Supporting Faculty Is the Missing Link in College Math Reform
Earlier in my career as a math instructor, I thought I could predict which students would succeed in my College Algebra course and which wouldn't. I watched students struggle with what I saw as the basics: solving linear equations, working with fractions, and keeping track of negative signs. Each stumble seemed to confirm my belief that these students couldn't handle what lay ahead. My training and experience led me to believe they were not ready, and I trusted that assessment.
As it turns out, I was wrong. Students I had quietly dismissed in my own mind persisted. My assumptions began to quickly crumble. Unfortunately, my initial way of thinking is not unusual among even the best-intentioned faculty. Worse yet, that faulty logic funnels millions of students into standalone prerequisite remedial courses that do more harm than good. While these courses are designed to help, they often serve as roadblocks that delay or even halt progress. However, there is another approach: the corequisite model.
It was in a corequisite College Algebra course that I had my reckoning, and I've been excited to see so many colleges and universities embrace the model to great success. But lately the momentum behind this approach has slowed. This is not because it doesn't work, but because the model's success depends on how deeply faculty and institutions are ready rethink ingrained beliefs about what "prepared" really means.

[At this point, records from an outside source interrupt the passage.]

`src/core/remote_rx_pkg.sv`:
```
package remote_rx_pkg;
   // Register byte offsets
   localparam logic [11:0] OFS_RECEIVE_ON = 12'h004;
   localparam logic [11:0] OFS_LOW_WORD = 12'h008;
   localparam logic [11:0] OFS_MID_WORD = 12'h00c;
   localparam logic [11:0] OFS_TOP_BYTE = 12'h010;
   localparam logic [11:0] OFS_LEADER_LIMITS = 12'h014;
   localparam logic [11:0] OFS_RX_CONTROL = 12'h018;
   localparam logic [11:0] OFS_RX_STATUS = 12'h024;
   localparam logic [11:0] OFS_FS_SELECT = 12'h034;
   // Field positions
   localparam int CMAX_LSB = 24;
   localparam int CMIN_LSB = 16;
   localparam int LMAX_LSB = 8;
   localparam int LMIN_LSB = 0;
   localparam int THRESH_LSB = 0;
   localparam int GAP_LSB = 8;
   localparam int LEADER_OPT_BIT = 25;
   localparam int ST_DONE_BIT = 8;
   localparam int ST_LEADER_BIT = 9;
   localparam int ST_OVERFLOW_BIT = 10;
   localparam int ST_BUSY_BIT = 11;
   // Reset values
   localparam logic [31:0] LEADER_LIMITS_RST = 32'h00000000;
   localparam logic [7:0] THRESH_RST = 8'h00;
   localparam logic [7:0] GAP_RST = 8'hff;
   localparam logic [7:0] TOP_BYTE_RST = 8'h00;
   // Sizes and timing
   localparam int STORE_BITS = 72;
   localparam int COUNT_W = 7;
   localparam int MEAS_W = 10;
   localparam logic [1:0] FS_DIV_LAST = 2'h3;
   localparam int FIFO_DEPTH = 8;
   typedef enum logic [1:0] {ST_WAIT, ST_DATA, ST_SKIP} rxState_t;
endpackage

```
`src/core/bit_fifo.sv`:
```
`timescale 1ns/1ps
module bit_fifo #(
   parameter int WIDTH = 2,
   parameter int DEPTH = 8
) (
   input wire logic core_clk,
   input wire logic nrst,
   input wire logic inValid,
   output logic inReady,
   input wire logic [WIDTH-1:0] inData,
   output logic outValid,
   input wire logic outReady,
   output logic [WIDTH-1:0] outData
);
   localparam int PW = $clog2(DEPTH);
   logic [WIDTH-1:0] mem_q [DEPTH];
   logic [PW:0] wrPtr_q;
   logic [PW:0] rdPtr_q;
   logic full;
   logic empty;

   assign empty = (wrPtr_q == rdPtr_q);
   assign full = (wrPtr_q[PW-1:0] == rdPtr_q[PW-1:0]) && (wrPtr_q[PW] != rdPtr_q[PW]);
   assign inReady = !full;
   assign outValid = !empty;
   assign outData = mem_q[rdPtr_q[PW-1:0]];

   always_ff @(posedge core_clk) begin
      if (inValid && !full) begin
         mem_q[wrPtr_q[PW-1:0]] <= inData;
      end
   end

   always_ff @(posedge core_clk) begin
      if (!nrst) begin
         wrPtr_q <= '0;
         rdPtr_q <= '0;
      end else begin
         if (inValid && !full) begin
            wrPtr_q <= wrPtr_q + 1'b1;
         end
         if (outReady && !empty) begin
            rdPtr_q <= rdPtr_q + 1'b1;
         end
      end
   end
endmodule

```
`src/core/cycle_meter.sv`:
```
`timescale 1ns/1ps
module cycle_meter #(
   parameter int W = 10
) (
   input wire logic core_clk,
   input wire logic nrst,
   input wire logic run,
   input wire logic unitTick,
   input wire logic lineIn,
   input wire logic [7:0] gapLimit,
   output logic cycleDone,
   output logic [W-1:0] periodUnits,
   output logic [W-1:0] lowUnits,
   output logic gapDone
);
   logic linePrev_q;
   logic active_q;
   logic [W-1:0] per_q;
   logic [W-1:0] low_q;
   logic fall;
   logic gapHit;

   assign fall = linePrev_q && !lineIn;
   assign gapHit = active_q && (per_q > {{(W-8){1'b0}}, gapLimit});

   always_ff @(posedge core_clk) begin
      if (!nrst) begin
         linePrev_q <= 1'b1;
      end else begin
         linePrev_q <= lineIn;
      end
   end

   // A cycle runs from one falling edge to the next
   always_ff @(posedge core_clk) begin
      if (!nrst || !run) begin
         active_q <= 1'b0;
         per_q <= '0;
         low_q <= '0;
         cycleDone <= 1'b0;
         gapDone <= 1'b0;
         periodUnits <= '0;
         lowUnits <= '0;
      end else begin
         cycleDone <= 1'b0;
         gapDone <= 1'b0;
         if (fall) begin
            active_q <= 1'b1;
            cycleDone <= active_q;
            periodUnits <= per_q;
            lowUnits <= low_q;
            per_q <= '0;
            low_q <= '0;
         end else if (gapHit) begin
            // Silence ends the frame; the last open cycle is dropped
            active_q <= 1'b0;
            gapDone <= 1'b1;
         end else if (active_q && unitTick) begin
            // Saturate so a long pulse never wraps into a short one
            if (per_q != '1) begin
               per_q <= per_q + 1'b1;
            end
            if (!lineIn && low_q != '1) begin
               low_q <= low_q + 1'b1;
            end
         end
      end
   end
endmodule

```
`src/core/remote_rx_leader_detect.sv`:
```
`timescale 1ns/1ps
module remote_rx_leader_detect
   import remote_rx_pkg::*;
#(
   parameter int FIFO_W = 2,
   parameter int FIFO_D = remote_rx_pkg::FIFO_DEPTH
) (
   input wire logic core_clk,
   input wire logic nrst,
   input wire logic psel,
   input wire logic penable,
   input wire logic pwrite,
   input wire logic [11:0] paddr,
   input wire logic [31:0] pwdata,
   output logic [31:0] prdata,
   output logic pready,
   output logic pslverr,
   input wire logic remoteIn,
   input wire logic lowSpeedClk,
   input wire logic timerOut,
   output logic frameReady
);
   import remote_rx_pkg::*;

   logic receiveOn_q;
   logic [31:0] leaderLimits_q;
   logic leaderOptional_q;
   logic [7:0] thresh_q;
   logic [7:0] gap_q;
   logic fsSelect_q;
   logic fsPrev_q;
   logic [1:0] fsDiv_q;
   rxState_t state_q;
   logic leaderSeen_q;
   logic overflow_q;
   logic [STORE_BITS-1:0] store_q;
   logic [COUNT_W-1:0] storeCnt_q;
   logic fresh_q;
   logic frameDone_q;

   logic setup;
   logic access;
   logic wrAccess;
   logic rdAccess;
   logic hit;
   logic [31:0] rdMux;
   logic fsLevel;
   logic fsTick;
   logic unitTick;
   logic cycleDone;
   logic gapDone;
   logic [MEAS_W-1:0] periodUnits;
   logic [MEAS_W-1:0] lowUnits;
   logic [MEAS_W-1:0] cmax;
   logic [MEAS_W-1:0] cmin;
   logic [MEAS_W-1:0] lmax;
   logic [MEAS_W-1:0] lmin;
   logic periodOk;
   logic lowOk;
   logic leaderOk;
   logic shortFirst;
   logic dataBit;
   logic pushValid;
   logic pushReady;
   logic [FIFO_W-1:0] pushData;
   logic popValid;
   logic popReady;
   logic [FIFO_W-1:0] popData;
   logic popBit;
   logic popEnd;
   logic lowWordRead;

   // Bus decode
   assign setup = psel && !penable;
   assign access = psel && penable;
   assign wrAccess = access && pwrite;
   assign rdAccess = access && !pwrite;
   assign pready = 1'b1;
   assign pslverr = access && !hit;

   always_comb begin
      hit = 1'b1;
      rdMux = 32'h00000000;
      if (paddr == OFS_RECEIVE_ON) begin
         rdMux = {31'h0, receiveOn_q};
      end else if (paddr == OFS_LOW_WORD) begin
         rdMux = store_q[31:0];
      end else if (paddr == OFS_MID_WORD) begin
         rdMux = store_q[63:32];
      end else if (paddr == OFS_TOP_BYTE) begin
         rdMux = {24'h0, store_q[71:64]};
      end else if (paddr == OFS_LEADER_LIMITS) begin
         rdMux = leaderLimits_q;
      end else if (paddr == OFS_RX_CONTROL) begin
         rdMux[LEADER_OPT_BIT] = leaderOptional_q;
         rdMux[GAP_LSB+:8] = gap_q;
         rdMux[THRESH_LSB+:8] = thresh_q;
      end else if (paddr == OFS_RX_STATUS) begin
         rdMux[COUNT_W-1:0] = storeCnt_q;
         rdMux[ST_DONE_BIT] = frameDone_q;
         rdMux[ST_LEADER_BIT] = leaderSeen_q;
         rdMux[ST_OVERFLOW_BIT] = overflow_q;
         rdMux[ST_BUSY_BIT] = (state_q != ST_WAIT);
      end else if (paddr == OFS_FS_SELECT) begin
         rdMux = {31'h0, fsSelect_q};
      end else begin
         hit = 1'b0;
      end
   end

   // Read data is captured in the setup cycle so it stands through access
   always_ff @(posedge core_clk) begin
      if (!nrst) begin
         prdata <= 32'h00000000;
      end else if (setup) begin
         prdata <= rdMux;
      end
   end

   // Writable settings; limits are only sampled by the receiver's compare
   always_ff @(posedge core_clk) begin
      if (!nrst) begin
         receiveOn_q <= 1'b0;
         leaderLimits_q <= LEADER_LIMITS_RST;
         leaderOptional_q <= 1'b0;
         thresh_q <= THRESH_RST;
         gap_q <= GAP_RST;
         fsSelect_q <= 1'b0;
      end else if (wrAccess) begin
         if (paddr == OFS_RECEIVE_ON) begin
            receiveOn_q <= pwdata[0];
         end else if (paddr == OFS_LEADER_LIMITS) begin
            leaderLimits_q <= pwdata;
         end else if (paddr == OFS_RX_CONTROL) begin
            leaderOptional_q <= pwdata[LEADER_OPT_BIT];
            gap_q <= pwdata[GAP_LSB+:8];
            thresh_q <= pwdata[THRESH_LSB+:8];
         end else if (paddr == OFS_FS_SELECT) begin
            fsSelect_q <= pwdata[0];
         end
      end
   end

   // Sampling clock choice and the divide-by-four unit
   assign fsLevel = fsSelect_q ? timerOut : lowSpeedClk;
   assign fsTick = fsLevel && !fsPrev_q;
   assign unitTick = fsTick && (fsDiv_q == FS_DIV_LAST);

   always_ff @(posedge core_clk) begin
      if (!nrst || !receiveOn_q) begin
         fsPrev_q <= 1'b0;
         fsDiv_q <= 2'h0;
      end else begin
         fsPrev_q <= fsLevel;
         if (fsTick) begin
            fsDiv_q <= fsDiv_q + 2'h1;
         end
      end
   end

   cycle_meter #(
      .W(MEAS_W)
   ) u_meter (
      .core_clk(core_clk),
      .nrst(nrst),
      .run(receiveOn_q),
      .unitTick(unitTick),
      .lineIn(remoteIn),
      .gapLimit(gap_q),
      .cycleDone(cycleDone),
      .periodUnits(periodUnits),
      .lowUnits(lowUnits),
      .gapDone(gapDone)
   );

   // Leader qualification on the first cycle
   assign cmax = {2'b00, leaderLimits_q[CMAX_LSB+:8]};
   assign cmin = {2'b00, leaderLimits_q[CMIN_LSB+:8]};
   assign lmax = {2'b00, leaderLimits_q[LMAX_LSB+:8]};
   assign lmin = {2'b00, leaderLimits_q[LMIN_LSB+:8]};
   assign periodOk = (periodUnits <= cmax) && (periodUnits > cmin);
   // Zero max low width means a high-only leader, low limits unused
   assign lowOk = (lmax == '0) || ((lowUnits <= lmax) && (lowUnits > lmin));
   assign leaderOk = periodOk && lowOk;
   assign shortFirst = (periodUnits <= cmin);
   assign dataBit = (periodUnits > {2'b00, thresh_q});

   always_comb begin
      pushValid = 1'b0;
      pushData = {1'b0, dataBit};
      case (state_q)
         ST_WAIT: begin
            if (cycleDone) begin
               if (cmax == '0) begin
                  pushValid = 1'b1;
               end else if (!leaderOk && leaderOptional_q && shortFirst) begin
                  pushValid = 1'b1;
               end
            end
         end
         ST_DATA: begin
            if (cycleDone) begin
               pushValid = 1'b1;
            end else if (gapDone) begin
               pushValid = 1'b1;
               pushData = {1'b1, 1'b0};
            end
         end
         default: begin
            pushValid = 1'b0;
         end
      endcase
   end

   always_ff @(posedge core_clk) begin
      if (!nrst || !receiveOn_q) begin
         state_q <= ST_WAIT;
      end else begin
         case (state_q)
            ST_WAIT: begin
               if (cycleDone) begin
                  // Only the first cycle of a frame meets the limits
                  if (cmax == '0) begin
                     state_q <= ST_DATA;
                  end else if (leaderOk) begin
                     state_q <= ST_DATA;
                  end else if (leaderOptional_q && shortFirst) begin
                     state_q <= ST_DATA;
                  end else begin
                     state_q <= ST_SKIP;
                  end
               end
            end
            ST_DATA: begin
               if (gapDone) begin
                  state_q <= ST_WAIT;
               end
            end
            default: begin
               if (gapDone) begin
                  state_q <= ST_WAIT;
               end
            end
         endcase
      end
   end

   // Sticky status; hardware set wins over a clear in the same cycle
   always_ff @(posedge core_clk) begin
      if (!nrst) begin
         leaderSeen_q <= 1'b0;
         overflow_q <= 1'b0;
      end else begin
         if (state_q == ST_WAIT && cycleDone && cmax != '0 && leaderOk) begin
            leaderSeen_q <= 1'b1;
         end else if (wrAccess && paddr == OFS_RX_STATUS && pwdata[ST_LEADER_BIT]) begin
            leaderSeen_q <= 1'b0;
         end
         if (pushValid && !pushReady) begin
            overflow_q <= 1'b1;
         end else if (wrAccess && paddr == OFS_RX_STATUS && pwdata[ST_OVERFLOW_BIT]) begin
            overflow_q <= 1'b0;
         end
      end
   end

   bit_fifo #(
      .WIDTH(FIFO_W),
      .DEPTH(FIFO_D)
   ) u_fifo (
      .core_clk(core_clk),
      .nrst(nrst),
      .inValid(pushValid),
      .inReady(pushReady),
      .inData(pushData),
      .outValid(popValid),
      .outReady(popReady),
      .outData(popData)
   );

   // Draining stalls while a finished frame waits to be read
   assign popReady = !frameDone_q;
   assign popBit = popValid && popReady && !popData[1];
   assign popEnd = popValid && popReady && popData[1];
   assign lowWordRead = rdAccess && paddr == OFS_LOW_WORD;
   assign frameReady = frameDone_q;

   always_ff @(posedge core_clk) begin
      if (!nrst) begin
         store_q <= {TOP_BYTE_RST, 64'h0};
         storeCnt_q <= '0;
         fresh_q <= 1'b1;
      end else if (popBit) begin
         if (fresh_q) begin
            store_q <= {{(STORE_BITS-1){1'b0}}, popData[0]};
            storeCnt_q <= 7'd1;
            fresh_q <= 1'b0;
         end else if (storeCnt_q < 7'(STORE_BITS)) begin
            // New bit enters at bit 0, older bits move up
            store_q <= {store_q[STORE_BITS-2:0], popData[0]};
            storeCnt_q <= storeCnt_q + 7'd1;
         end
      end else if (popEnd) begin
         fresh_q <= 1'b1;
      end
   end

   always_ff @(posedge core_clk) begin
      if (!nrst) begin
         frameDone_q <= 1'b0;
      end else if (popEnd) begin
         frameDone_q <= 1'b1;
      end else if (lowWordRead) begin
         frameDone_q <= 1'b0;
      end
   end
endmodule

```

Traditional remedial education is built on deficit thinking. When a student struggles to solve a linear equation, the message quickly becomes: if you don't know this, you belong somewhere else. Colleges reinforce that belief by placing students into separate prerequisite courses, often with no clear path forward. Corequisite models seek to disrupt this pattern by enrolling students directly into college-level classes while providing structured support alongside the coursework.
As transformative as this approach can be, it is not a simple fix. Faculty often struggle with corequisite reform because it asks them to unlearn long-held assumptions about readiness, ability, and who belongs in college-level work. It is a mental hurdle I had to clear as an instructor. Now, as a dean, my role is to help faculty do the same hard work and see students' capacity more clearly.
I tell my faculty members that my thinking did not change because of a single training session or a revised syllabus, and neither will theirs. It changed because I was teaching in a system that no longer allowed me to sort students out before they reached my classroom. Because students were enrolled directly in college-level math, they had the chance to try. Many did, and enough succeeded that I could no longer explain away their progress.
Importantly, I work with faculty to redesign gateway courses rather than simply bolting on support to existing structures. Math classes, for example, traditionally begin with a review meant to diagnose gaps. In the past, when I saw students struggle during this process, I assumed they didn't know the material. Over time, I realized something else was happening. Students were trying to imitate my methods, even when those methods conflicted with approaches that had worked for them in the past. Now we use these reviews less as a sorting mechanism and more as an opportunity for students to explain their thinking.
I also had to let go of the familiar narratives I once used to explain student outcomes. At the same time, I had to let go of the story I had told myself about my own limits. My confidence grew as I realized that I can be an effective teacher for students who have spent years carrying the weight of other people's low expectations. These are the lessons I now try to impart to my faculty.
Instructors should not be expected to make this transition on their own. College leaders should give instructors time and space for reflection. They should plainly state that the process will be messy, slow, and iterative. They should provide faculty with ongoing professional learning that focuses not just on the logistics of adopting the model, but also on teaching practices, course design, and the assumptions we bring into the classroom.